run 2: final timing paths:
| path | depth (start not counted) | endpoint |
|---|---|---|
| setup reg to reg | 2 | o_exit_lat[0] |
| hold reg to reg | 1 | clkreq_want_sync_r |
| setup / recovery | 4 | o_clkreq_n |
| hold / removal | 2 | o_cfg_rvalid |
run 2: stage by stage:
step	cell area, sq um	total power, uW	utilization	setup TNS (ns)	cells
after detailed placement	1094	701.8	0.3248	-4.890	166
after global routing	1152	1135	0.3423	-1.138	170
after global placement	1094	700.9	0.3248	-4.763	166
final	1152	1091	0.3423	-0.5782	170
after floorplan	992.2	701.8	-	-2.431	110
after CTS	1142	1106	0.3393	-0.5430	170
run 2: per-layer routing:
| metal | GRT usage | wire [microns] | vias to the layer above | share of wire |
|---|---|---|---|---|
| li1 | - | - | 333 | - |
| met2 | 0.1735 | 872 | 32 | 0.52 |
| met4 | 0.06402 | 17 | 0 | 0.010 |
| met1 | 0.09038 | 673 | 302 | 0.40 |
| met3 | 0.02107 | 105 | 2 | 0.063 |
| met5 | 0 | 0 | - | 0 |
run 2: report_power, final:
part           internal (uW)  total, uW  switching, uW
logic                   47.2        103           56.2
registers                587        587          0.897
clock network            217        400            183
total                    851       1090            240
<file path="config.mk">
export PLATFORM = sky130hd
export DESIGN_NAME = spimsp_port
export DESIGN_NICKNAME = d
export VERILOG_FILES = /design/src/logic/spimsp_pkg.sv /design/src/logic/spimsp_fifo.sv /design/src/logic/spimsp_shifter.sv /design/src/logic/spimsp_port.sv
export VERILOG_INCLUDE_DIRS = /design/src /design/src/logic
export SDC_FILE = /design/constraint.sdc
export NUM_CORES = 1
export LEC_CHECK = 0
export BUFFER_PORTS_ARGS = -buffer_cell sky130_fd_sc_hd__buf_2
export CAP_MARGIN = 20
export CELL_PAD_IN_SITES_DETAIL_PLACEMENT = 1
export CELL_PAD_IN_SITES_GLOBAL_PLACEMENT = 1
export CORE_UTILIZATION = 50
export CTS_CLUSTER_DIAMETER = 200
export DETAILED_ROUTE_END_ITERATION = 12
export GPL_TIMING_DRIVEN = 0
export MAX_ROUTING_LAYER = met4
export PLACE_DENSITY_LB_ADDON = 0.1
export SLEW_MARGIN = 30
export SYNTH_ARGS = -nofsm -noshare
export SYNTH_HDL_FRONTEND = slang
export SYNTH_SLANG_ARGS = --single-unit
</file>
<file path="constraint.sdc">
create_clock -name clk -period 5.75 [get_ports clk]
set_clock_uncertainty 0.1 [all_clocks]
set_input_delay 0.575 -clock clk [delete_from_list [all_inputs] [get_ports clk]]
set_output_delay 0.575 -clock clk [all_outputs]
set_load 0.02 [all_outputs]
</file>
<file path="src/logic/spimsp_map.svh">
`ifndef SPIMSP_MAP_SVH
`define SPIMSP_MAP_SVH
// Baud divisor: SCK period is 2*divisor clocks, fastest legal divisor is 2 (clk/4)
`define SPIMSP_BAUD_MIN 16'h0002
`define SPIMSP_BAUD_RESET 16'h0002
`define SPIMSP_LEN_8 5'h08
`define SPIMSP_LEN_16 5'h10
`define SPIMSP_FIFO_DEPTH 4
`define SPIMSP_FIFO_AW 2
`define SPIMSP_WORD_W 16
`define SPIMSP_SEL_W 7
`define SPIMSP_SEL_IDLE 7'h7F
`define SPIMSP_CNT_RESET 16'h0000
`endif

</file>
<file path="src/logic/spimsp_pkg.sv">
package spimsp_pkg;
	typedef enum logic [1:0]
	{
		SPIMSP_IDLE = 2'b00,
		SPIMSP_LEAD = 2'b01,
		SPIMSP_TRAIL = 2'b10,
		SPIMSP_DONE = 2'b11
	} spimsp_state_t;

	typedef struct packed
	{
		logic enable;
		logic master;
		logic word16;
		logic cpol;
		logic cpha;
		logic dma_en;
		logic dma_rx_irq;
	} spimsp_cfg_t;

	typedef struct packed
	{
		logic mosi_o;
		logic mosi_oe;
		logic miso_o;
		logic miso_oe;
		logic sck_o;
		logic sck_oe;
	} spimsp_pins_t;
endpackage : spimsp_pkg

</file>
<file path="src/logic/spimsp_fifo.sv">
`timescale 1ns/10ps
`default_nettype none
module spimsp_fifo #(
	parameter int WIDTH = 16,
	parameter int DEPTH = 4,
	parameter int AW = 2
)
(
	// Clock and reset
	input wire logic clk,
	input wire logic rst_n,
	// Fill side
	input wire logic in_valid,
	output logic in_ready,
	input wire logic [WIDTH-1:0] in_data,
	// Drain side
	output logic out_valid,
	input wire logic out_ready,
	output logic [WIDTH-1:0] out_data
);
	logic [WIDTH-1:0] mem_reg [DEPTH];
	logic [AW-1:0] wr_reg;
	logic [AW-1:0] rd_reg;
	logic [AW:0] cnt_reg;
	logic do_wr;
	logic do_rd;

	assign in_ready = (cnt_reg < (AW+1)'(DEPTH));
	assign out_valid = (cnt_reg != '0);
	assign do_wr = in_valid && in_ready;
	assign do_rd = out_valid && out_ready;
	assign out_data = mem_reg[rd_reg];

	always_ff @(posedge clk)
	begin
		if (!rst_n)
		begin
			wr_reg <= '0;
			rd_reg <= '0;
			cnt_reg <= '0;
		end
		else
		begin
			if (do_wr)
				wr_reg <= wr_reg + 1'b1;
			if (do_rd)
				rd_reg <= rd_reg + 1'b1;
			cnt_reg <= cnt_reg + (AW+1)'(do_wr) - (AW+1)'(do_rd);
		end
	end

	// Storage is not reset; out_valid guards stale words
	always_ff @(posedge clk)
	begin
		if (do_wr)
			mem_reg[wr_reg] <= in_data;
	end
endmodule : spimsp_fifo
`default_nettype wire

</file>
<file path="src/logic/spimsp_shifter.sv">
`timescale 1ns/10ps
`default_nettype none
module spimsp_shifter
	import spimsp_pkg::*;
(
	// Clock and reset
	input wire logic clk,
	input wire logic rst_n,
	// Control
	input wire logic load,
	input wire logic [15:0] load_data,
	input wire logic word16,
	input wire logic sample,
	input wire logic launch,
	input wire logic serial_in,
	// Results
	output logic serial_out,
	output logic [15:0] rx_word
);
	logic [15:0] sh_reg;
	logic [15:0] rx_reg;
	logic [15:0] sh_next;
	logic [15:0] rx_next;

	// MSB first; an 8-bit word sits in the low byte and leaves from bit 7
	assign serial_out = word16 ? sh_reg[15] : sh_reg[7];
	assign sh_next = {sh_reg[14:0], 1'b0};
	// Receive has its own register so the last sample is in place in either phase
	assign rx_next = word16 ? {rx_reg[14:0], serial_in} : {8'h00, rx_reg[6:0], serial_in};
	assign rx_word = rx_reg;

	always_ff @(posedge clk)
	begin
		if (!rst_n)
		begin
			sh_reg <= 16'h0000;
			rx_reg <= 16'h0000;
		end
		else
		begin
			if (sample)
				rx_reg <= rx_next;
			if (load)
				sh_reg <= load_data;
			else if (launch)
				sh_reg <= sh_next;
		end
	end
endmodule : spimsp_shifter
`default_nettype wire

</file>
<file path="src/logic/spimsp_port.sv">
`timescale 1ns/10ps
`default_nettype none
`include "spimsp_map.svh"
// Functional notes
// - Master drives SCK, or slave follows it
// - Master SCK from 16-bit divisor, fastest clk/4
// - Word length selectable 8 or 16 bits
// - Clock polarity and phase configurable
// - Broadcast: several slave selects at once
// - Slave select input shares flag line zero
// - Seven slave select outputs on flags 1-7
// - Full duplex shift, SCK times both
// - Master emits programmed pulses, MOSI/MISO concurrent
// - DMA runs until word count 1 to 0
// - Slave shifts only while selected
// - Slave sends zero word on underrun
// - DMA descriptors live in I/O page zero
// - Non-DMA uses core buffer write and read
// - Own interrupt; receive-complete descriptor interrupt
// - DMA continues with next queued descriptor
module spimsp_port
	import spimsp_pkg::*;
(
	// Clock and reset
	input wire logic clk,
	input wire logic rst_n,
	// Configuration
	input wire spimsp_cfg_t cfg,
	input wire logic [15:0] baud_div,
	input wire logic [6:0] sel_enable,
	input wire logic [6:0] sel_assert,
	input wire logic flag0_is_select,
	// Core transmit buffer
	input wire logic tx_valid,
	output logic tx_ready,
	input wire logic [15:0] tx_data,
	// Core receive buffer
	output logic rx_valid,
	input wire logic rx_ready,
	output logic [15:0] rx_data,
	// DMA descriptor queue
	input wire logic desc_valid,
	output logic desc_ready,
	input wire logic [15:0] desc_count,
	output logic [15:0] dma_count,
	output logic dma_busy,
	// Status
	output logic busy,
	output logic irq_word,
	output logic irq_desc_done,
	output logic rx_overrun,
	// Serial pins
	input wire logic sck_i,
	input wire logic mosi_i,
	input wire logic miso_i,
	output spimsp_pins_t pins,
	// Flag pins
	input wire logic flag_line_zero,
	output logic [6:0] flag_lines_one_to_seven,
	output logic [6:0] flag_lines_one_to_seven_oe
);
	spimsp_state_t state_reg;
	spimsp_state_t state_next;
	logic [15:0] div_reg;
	logic [4:0] bit_reg;
	logic sck_reg;
	logic [1:0] sck_sync_reg;
	logic [1:0] mosi_sync_reg;
	logic [1:0] miso_sync_reg;
	logic [1:0] ss_sync_reg;
	logic sck_d_reg;
	logic [15:0] count_reg;
	logic dma_reg;
	logic desc_irq_reg;
	logic irq_word_reg;
	logic irq_desc_reg;
	logic overrun_reg;
	logic rx_push_reg;
	logic [15:0] rx_data_w;
	logic [15:0] tx_fifo_data;
	logic tx_fifo_valid;
	logic tx_pop;
	logic rx_fifo_in_ready;
	logic [15:0] div_eff;
	logic div_hit;
	logic [4:0] word_len;
	logic sck_s;
	logic ss_active;
	logic s_lead;
	logic s_trail;
	logic m_lead;
	logic m_trail;
	logic lead;
	logic trail;
	logic sample;
	logic launch;
	logic start;
	logic load;
	logic word_end;
	logic ser_out;
	logic dma_go;
	logic [15:0] load_word;

	// Divisors below the minimum are clamped so SCK never beats clk/4
	assign div_eff = (baud_div < `SPIMSP_BAUD_MIN) ? `SPIMSP_BAUD_MIN : baud_div;
	assign div_hit = (div_reg == div_eff - 16'h0001);
	assign word_len = cfg.word16 ? `SPIMSP_LEN_16 : `SPIMSP_LEN_8;
	assign sck_s = sck_sync_reg[1] ^ cfg.cpol;
	// Flag zero acts as select only when reconfigured for it
	assign ss_active = flag0_is_select && !ss_sync_reg[1];
	assign s_lead = ss_active && sck_s && !(sck_d_reg ^ cfg.cpol);
	assign s_trail = ss_active && !sck_s && (sck_d_reg ^ cfg.cpol);
	assign m_lead = (state_reg == SPIMSP_LEAD) && div_hit;
	assign m_trail = (state_reg == SPIMSP_TRAIL) && div_hit;
	assign lead = cfg.master ? m_lead : s_lead;
	assign trail = cfg.master ? m_trail : s_trail;
	// Phase 0 samples on the leading edge, phase 1 on the trailing edge
	assign sample = cfg.cpha ? trail : lead;
	assign launch = cfg.cpha ? lead && (bit_reg != 5'h00) : trail;
	assign word_end = cfg.master ? m_trail && (bit_reg == word_len - 5'h01)
		: trail && (bit_reg == word_len - 5'h01);
	assign dma_go = !cfg.dma_en || (dma_reg && count_reg != 16'h0000);
	assign start = cfg.enable && cfg.master && (state_reg == SPIMSP_IDLE)
		&& tx_fifo_valid && dma_go;
	// A slave that underruns reloads zero rather than stale bits
	assign load_word = (tx_fifo_valid && dma_go) ? tx_fifo_data : 16'h0000;
	assign load = start || (!cfg.master && cfg.enable
		&& ((state_reg == SPIMSP_IDLE && ss_active) || (state_reg == SPIMSP_DONE && ss_active)));
	assign tx_pop = load && tx_fifo_valid && dma_go;
	assign busy = (state_reg != SPIMSP_IDLE);
	assign dma_count = count_reg;
	assign dma_busy = dma_reg;
	assign desc_ready = cfg.dma_en && (!dma_reg || count_reg == 16'h0000);
	assign irq_word = irq_word_reg;
	assign irq_desc_done = irq_desc_reg;
	assign rx_overrun = overrun_reg;
	always_comb
	begin
		pins.sck_o = cfg.master ? sck_reg : 1'b0;
		pins.sck_oe = cfg.enable && cfg.master;
		pins.mosi_o = ser_out;
		pins.mosi_oe = cfg.enable && cfg.master;
		pins.miso_o = ser_out;
		pins.miso_oe = cfg.enable && !cfg.master && ss_active;
	end
	// Active-low selects; several may assert together for broadcast
	assign flag_lines_one_to_seven = ~(sel_enable & sel_assert);
	assign flag_lines_one_to_seven_oe = sel_enable & {7{cfg.enable && cfg.master}};

	always_comb
	begin
		state_next = state_reg;
		case (state_reg)
			SPIMSP_IDLE:
				if (start || load)
					state_next = SPIMSP_LEAD;
			SPIMSP_LEAD:
				if (lead)
					state_next = SPIMSP_TRAIL;
				else if (!cfg.master && !ss_active)
					state_next = SPIMSP_IDLE;
			SPIMSP_TRAIL:
				if (word_end)
					state_next = SPIMSP_DONE;
				else if (trail)
					state_next = SPIMSP_LEAD;
				else if (!cfg.master && !ss_active)
					state_next = SPIMSP_IDLE;
			SPIMSP_DONE:
				state_next = (!cfg.master && ss_active) ? SPIMSP_LEAD : SPIMSP_IDLE;
			default:
				state_next = SPIMSP_IDLE;
		endcase
		if (!cfg.enable)
			state_next = SPIMSP_IDLE;
	end

	always_ff @(posedge clk)
	begin
		if (!rst_n)
		begin
			sck_sync_reg <= 2'b00;
			mosi_sync_reg <= 2'b00;
			miso_sync_reg <= 2'b00;
			ss_sync_reg <= 2'b11;
			sck_d_reg <= 1'b0;
		end
		else
		begin
			sck_sync_reg <= {sck_sync_reg[0], sck_i};
			mosi_sync_reg <= {mosi_sync_reg[0], mosi_i};
			miso_sync_reg <= {miso_sync_reg[0], miso_i};
			ss_sync_reg <= {ss_sync_reg[0], flag_line_zero};
			sck_d_reg <= sck_sync_reg[1];
		end
	end

	always_ff @(posedge clk)
	begin
		if (!rst_n)
		begin
			state_reg <= SPIMSP_IDLE;
			div_reg <= 16'h0000;
			bit_reg <= 5'h00;
			sck_reg <= 1'b0;
		end
		else
		begin
			state_reg <= state_next;
			div_reg <= (state_reg == SPIMSP_IDLE || div_hit) ? 16'h0000 : div_reg + 16'h0001;
			if (load)
				bit_reg <= 5'h00;
			else if (trail)
				bit_reg <= bit_reg + 5'h01;
			// Master SCK toggles at each half period, idles at polarity
			if (state_next == SPIMSP_IDLE || state_reg == SPIMSP_IDLE)
				sck_reg <= cfg.cpol;
			else if (m_lead || m_trail)
				sck_reg <= ~sck_reg;
		end
	end

	always_ff @(posedge clk)
	begin
		if (!rst_n)
		begin
			count_reg <= `SPIMSP_CNT_RESET;
			dma_reg <= 1'b0;
			desc_irq_reg <= 1'b0;
			irq_desc_reg <= 1'b0;
			irq_word_reg <= 1'b0;
			overrun_reg <= 1'b0;
			rx_push_reg <= 1'b0;
		end
		else
		begin
			irq_word_reg <= word_end;
			rx_push_reg <= word_end;
			overrun_reg <= rx_push_reg && !rx_fifo_in_ready;
			irq_desc_reg <= 1'b0;
			if (desc_valid && desc_ready)
			begin
				count_reg <= desc_count;
				dma_reg <= (desc_count != 16'h0000);
				desc_irq_reg <= cfg.dma_rx_irq;
			end
			else if (dma_reg && word_end)
			begin
				count_reg <= count_reg - 16'h0001;
				if (count_reg == 16'h0001)
				begin
					dma_reg <= 1'b0;
					irq_desc_reg <= desc_irq_reg;
				end
			end
		end
	end

	// Master MISO also passes the synchroniser, so clean receive needs a divisor of 3 or more
	spimsp_shifter u_shifter
	(
		.clk(clk),
		.rst_n(rst_n),
		.load(load),
		.load_data(load_word),
		.word16(cfg.word16),
		.sample(sample),
		.launch(launch),
		.serial_in(cfg.master ? miso_sync_reg[1] : mosi_sync_reg[1]),
		.serial_out(ser_out),
		.rx_word(rx_data_w)
	);

	spimsp_fifo #(.WIDTH(`SPIMSP_WORD_W), .DEPTH(`SPIMSP_FIFO_DEPTH), .AW(`SPIMSP_FIFO_AW)) u_tx_fifo
	(
		.clk(clk),
		.rst_n(rst_n),
		.in_valid(tx_valid),
		.in_ready(tx_ready),
		.in_data(tx_data),
		.out_valid(tx_fifo_valid),
		.out_ready(tx_pop),
		.out_data(tx_fifo_data)
	);

	spimsp_fifo #(.WIDTH(`SPIMSP_WORD_W), .DEPTH(`SPIMSP_FIFO_DEPTH), .AW(`SPIMSP_FIFO_AW)) u_rx_fifo
	(
		.clk(clk),
		.rst_n(rst_n),
		.in_valid(rx_push_reg),
		.in_ready(rx_fifo_in_ready),
		.in_data(rx_data_w),
		.out_valid(rx_valid),
		.out_ready(rx_ready),
		.out_data(rx_data)
	);
endmodule : spimsp_port
`default_nettype wire

</file>
==> report_table.html, run 1 <==
<table>
<tr><th>Metric</th><th>Value</th></tr>
<tr><th colspan="2">Outcome</th></tr>
<tr><td>Result of the run</td><td>finished, final reports clean</td></tr>
<tr><th colspan="2">Placed design</th></tr>
<tr><td>Global placement routability congestion</td><td>0.814</td></tr>
<tr><td>Total half-perimeter wirelength after legalization and detailed placement</td><td>17.7 mm</td></tr>
<tr><td>Quantity of I/O buffers inserted on ports</td><td>134</td></tr>
<tr><td>Placed standard-cell area</td><td>11400 um^2</td></tr>
<tr><th colspan="2">STA</th></tr>
<tr><td>Period Utilization, post-route</td><td>79.6%</td></tr>
<tr><td>Min cycle time layout</td><td>4.58 ns</td></tr>
<tr><td>Fmax</td><td>0.219 GHz</td></tr>
<tr><td>Actual transition at the worst max-transition pin</td><td>0.862 ns</td></tr>
<tr><td>Accumulated negative setup slack</td><td>0 ns</td></tr>
<tr><td>Slew margin rel.</td><td>42.5%</td></tr>
<tr><td>Number of slew-limit violations in the final report</td><td>0</td></tr>
<tr><td>RSZ-0062 raised after global routing</td><td>false</td></tr>
<tr><td>Final count of hold timing violations</td><td>0</td></tr>
<tr><td>Final setup violation count</td><td>0</td></tr>
<tr><th colspan="2">Hold path</th></tr>
<tr><td>Hold depth</td><td>2</td></tr>
<tr><td>Worst hold path type</td><td>in -&gt; reg</td></tr>
<tr><td>Hold wc startpoint</td><td>flag_line_zero</td></tr>
<tr><td>End of the worst hold path</td><td>ss_sync_reg[0]$_SDFF_PN1_</td></tr>
<tr><th colspan="2">Synth</th></tr>
<tr><td>Synth top area share</td><td>37.0%</td></tr>
<tr><td>Async SR Flop Fraction</td><td>0%</td></tr>
<tr><td>Number of synthesized flops with an enable pin</td><td>128</td></tr>
<tr><td>Area of the mapped netlist</td><td>10400 um^2</td></tr>
<tr><td>Prevailing post-synth register cell</td><td>edfxtp_1</td></tr>
<tr><td>Synth area leaders</td><td>edfxtp_1 37%, dfxtp_1 20%, mux4_2 7.2%, xnor2_1 2.8%, nand2_1 2.7%</td></tr>
<tr><td>Yosys warning count</td><td>0</td></tr>
<tr><td>Number of flip-flops and latches in the synthesized netlist</td><td>232</td></tr>
<tr><td>Yosys top cell by area</td><td>edfxtp_1</td></tr>
<tr><td>Synthesized netlist cell count</td><td>857</td></tr>
<tr><td>Sequential fraction of the synthesis area</td><td>57.1%</td></tr>
<tr><td>Syn avg cell area</td><td>12.1 um^2</td></tr>
<tr><td>Count of cell types in the netlist</td><td>70</td></tr>
<tr><td>Synth Net Count</td><td>956</td></tr>
<tr><th colspan="2">Critical path</th></tr>
<tr><td>CP Class</td><td>in -&gt; reg</td></tr>
<tr><td>CP Data Required Time</td><td>6.09 ns</td></tr>
<tr><td>Count of buffer and inverter cells on the critical path</td><td>2</td></tr>
<tr><td>Signal arrival time at the worst endpoint</td><td>4.92 ns</td></tr>
<tr><td>Series of cell instances along the critical path</td><td>buf_2, nor4_4, nand2_1, o21ai_0, ha_1, nor3b_1, nand4_1, or2_1, a22o_1, nor3_1, nand4_1, o21ai_2, buf_4, nand2_1, or2_0, a31oi_1</td></tr>
<tr><td>Slowest CP cell</td><td>nor3b_1</td></tr>
<tr><td>Crit start category</td><td>input pin</td></tr>
<tr><td>Number of cells on the worst reg-to-reg path</td><td>16</td></tr>
<tr><td>Destination of the worst register-to-register timing path</td><td>u_tx_fifo.cnt_reg[2]$_SDFF_PN0_</td></tr>
<tr><td>Setup crit end kind</td><td>flop</td></tr>
<tr><td>Delay contributed by the slowest stage of the critical path</td><td>0.64 ns</td></tr>
<tr><td>Reg2reg start</td><td>dma_count[4]$_SDFFE_PN0P_</td></tr>
<tr><td>Family of cells with the greatest summed delay on the critical path</td><td>simple AND/OR/NAND/NOR gates</td></tr>
<tr><td>FF-to-FF setup slack</td><td>1.52 ns</td></tr>
<tr><td>Worst Path Max Fanout</td><td>10</td></tr>
<tr><th colspan="2">Drt</th></tr>
<tr><td>DRC violations left</td><td>0</td></tr>
<tr><td>Vias/cell</td><td>5.50</td></tr>
<tr><td>Number of DRC violations after detailed-routing iteration 0</td><td>305</td></tr>
<tr><td>Number of nets with antenna violations after detailed routing</td><td>0</td></tr>
<tr><td>Pre-antenna DRT Iters</td><td>4</td></tr>
<tr><td>Average wire per standard cell</td><td>18.8 um</td></tr>
<tr><td>Total Wirelength</td><td>24.5 mm</td></tr>
<tr><td>Vias after detailed routing</td><td>7169</td></tr>
<tr><th colspan="2">Floorplanning</th></tr>
<tr><td>Die width</td><td>146 um</td></tr>
<tr><td>Ports placed on the boundary</td><td>139</td></tr>
<tr><td>Total core area</td><td>20300 um^2</td></tr>
<tr><td>Starting utilization of the core area</td><td>51.2%</td></tr>
<tr><td>Die height</td><td>146 um</td></tr>
<tr><td>Floorplan die area</td><td>21300 um^2</td></tr>
<tr><td>Row cnt</td><td>52</td></tr>
<tr><th colspan="2">Clocking</th></tr>
<tr><td>Number of clock sinks seen by CTS</td><td>232</td></tr>
<tr><td>Post_cts resized</td><td>0</td></tr>
<tr><td>H-tree level count</td><td>1</td></tr>
<tr><td>Cts bufs inserted</td><td>25</td></tr>
<tr><td>CTS tree</td><td>built</td></tr>
<tr><td>Number of buffers added to fix hold violations after cts</td><td>0</td></tr>
<tr><td>Clock Latency Late Sink</td><td>0.51 ns</td></tr>
<tr><td>CTS Root Buffer Type</td><td>clkbuf_16</td></tr>
<tr><td># Post-CTS Setup Buffers</td><td>0</td></tr>
<tr><td>Register clock-pin slew on the reported worst setup and hold paths</td><td>0.06 ns</td></tr>
<tr><td>Maximum buffer depth of the clock tree</td><td>3</td></tr>
<tr><th colspan="2">Global route</th></tr>
<tr><td>Overflow left after global routing</td><td>0</td></tr>
<tr><td>Pin count of the biggest net entering global routing</td><td>17</td></tr>
<tr><td>Vias in the first global route</td><td>7489</td></tr>
<tr><td>GRT Overall Usage</td><td>24.2%</td></tr>
<tr><td>Wire length of the first global-routing pass</td><td>39.8 mm</td></tr>
<tr><td>Initial antenna violation count</td><td>0</td></tr>
<tr><th colspan="2">Layout</th></tr>
<tr><td>Utilization after layout</td><td>59.8%</td></tr>
<tr><td>Final #Nets</td><td>1117</td></tr>
<tr><td>Post-route cell area</td><td>12100 um^2</td></tr>
<tr><td>Area growth from synthesis to layout</td><td>16.9%</td></tr>
<tr><td>Diode insertion count for antenna repair</td><td>0</td></tr>
<tr><td>Share of final-layout standard cells stronger than drive strength 1</td><td>23.1%</td></tr>
<tr><th colspan="2">Run</th></tr>
<tr><td>Max-cap violations</td><td>0</td></tr>
<tr><th colspan="2">Power and ir drop</th></tr>
<tr><td>Largest vdd supply drop</td><td>263 uV</td></tr>
<tr><td>Leak pwr</td><td>4.56 nW</td></tr>
<tr><td>Power per standard cell area</td><td>331 nW/um^2</td></tr>
</table>
-- power breakdown --
group          switching, mW  internal (mW)  total, mW
Combinational          0.378          0.280      0.657
Clock                  0.617          0.840       1.46
Sequential            0.0551           1.85       1.91
-- logic make-up (layout without fill, tap and decap cells) --
group	after synthesis	after routing	synth area share, %
XOR/XNOR	57	57	4.81
multiplexers	43	43	8.27
buffers and inverters	74	251	3.12
AO/OA/AOI/OAI	128	128	8.59
adder cells (fa/ha/maj)	20	20	2.55
flip-flops	232	232	57.1
AND/OR/NAND/NOR	303	303	15.6
-- stage by stage --
stage / cells / hold slack [ns] / setup slack, ns / power, mW
2_1_floorplan: 857 / 0.286 / 1.80 / 2.39
3_3_place_gp: 1261 / 0.294 / 0.766 / 2.58
3_5_place_dp: 1261 / 0.294 / 0.701 / 2.60
4_1_cts: 1304 / 0.166 / 1.22 / 4.06
5_1_grt: 1304 / 0.170 / 0.763 / 4.19
6_report: 1304 / 0.174 / 1.17 / 4.02
-- synth_stat cells (3+ instances only) --
cell type	instances
and3_1	20
dfxtp_1	104
and2_1	34
o21ai_1	17
mux4_2	33
nand2_1	76
edfxtp_1	128
clkbuf_1	32
nand3b_1	6
buf_4	10
a21boi_0	3
o21ai_0	20
ha_1	18
a211oi_1	3
nor2b_1	9
nor4_1	8
inv_1	24
nand3_1	27
xor2_1	24
a21oi_1	39
a31oi_1	4
xnor2_1	33
o211a_1	17
or3_1	3
nand4_1	18
o211ai_1	3
nor2_1	49
nor3b_1	20
mux2i_1	7
buf_2	6
nor3_1	14
-- worst max-delay path by stage --
stage / startpoint / to / slack (ns) / cells after the start
2_1_floorplan: baud_div[4] / dma_count[4]$_SDFFE_PN0P_ / 1.80 / 16
3_3_place_gp: baud_div[7] / dma_count[4]$_SDFFE_PN0P_ / 0.77 / 16
3_5_place_dp: baud_div[7] / dma_count[4]$_SDFFE_PN0P_ / 0.70 / 16
4_1_cts: baud_div[7] / dma_count[4]$_SDFFE_PN0P_ / 1.22 / 16
5_1_grt: baud_div[10] / dma_count[4]$_SDFFE_PN0P_ / 0.76 / 16
6_report: baud_div[7] / dma_count[4]$_SDFFE_PN0P_ / 1.17 / 16
-- layout make-up --
| type | instances | area, um^2 |
|---|---|---|
| tap | 270 | 338 |
| sequential | 232 | 5930 |
| timing repair buffer | 134 | 671 |
| multi-input combinational | 551 | 4140 |
| clock inverter | 8 | 48.8 |
| buffer | 50 | 234 |
| inverter | 24 | 90.1 |
| clock buffer | 35 | 694 |
| fill | 2148 | 8160 |
-- layer usage --
metal / GRT usage [%] / vias up / share of wire, %
met1: 31.0 / 3534 / 44
met2: 41.2 / 140 / 50
met4: 5.21 / 0 / 1.5
li1: - / 3462 / -
met5: - / - / 0
met3: 3.31 / 33 / 4.0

┄┄┄┄┄┄

• [What this task involves]
Everything in the material above from the line that has "logic sck_reg;" through the line that has "assign m_trail = (state_reg" must be duplicated exactly, with no other lines given.

• [Solution to the problem]
	logic sck_reg;
	logic [1:0] sck_sync_reg;
	logic [1:0] mosi_sync_reg;
	logic [1:0] miso_sync_reg;
	logic [1:0] ss_sync_reg;
	logic sck_d_reg;
	logic [15:0] count_reg;
	logic dma_reg;
	logic desc_irq_reg;
	logic irq_word_reg;
	logic irq_desc_reg;
	logic overrun_reg;
	logic rx_push_reg;
	logic [15:0] rx_data_w;
	logic [15:0] tx_fifo_data;
	logic tx_fifo_valid;
	logic tx_pop;
	logic rx_fifo_in_ready;
	logic [15:0] div_eff;
	logic div_hit;
	logic [4:0] word_len;
	logic sck_s;
	logic ss_active;
	logic s_lead;
	logic s_trail;
	logic m_lead;
	logic m_trail;
	logic lead;
	logic trail;
	logic sample;
	logic launch;
	logic start;
	logic load;
	logic word_end;
	logic ser_out;
	logic dma_go;
	logic [15:0] load_word;

	// Divisors below the minimum are clamped so SCK never beats clk/4
	assign div_eff = (baud_div < `SPIMSP_BAUD_MIN) ? `SPIMSP_BAUD_MIN : baud_div;
	assign div_hit = (div_reg == div_eff - 16'h0001);
	assign word_len = cfg.word16 ? `SPIMSP_LEN_16 : `SPIMSP_LEN_8;
	assign sck_s = sck_sync_reg[1] ^ cfg.cpol;
	// Flag zero acts as select only when reconfigured for it
	assign ss_active = flag0_is_select && !ss_sync_reg[1];
	assign s_lead = ss_active && sck_s && !(sck_d_reg ^ cfg.cpol);
	assign s_trail = ss_active && !sck_s && (sck_d_reg ^ cfg.cpol);
	assign m_lead = (state_reg == SPIMSP_LEAD) && div_hit;
	assign m_trail = (state_reg == SPIMSP_TRAIL) && div_hit;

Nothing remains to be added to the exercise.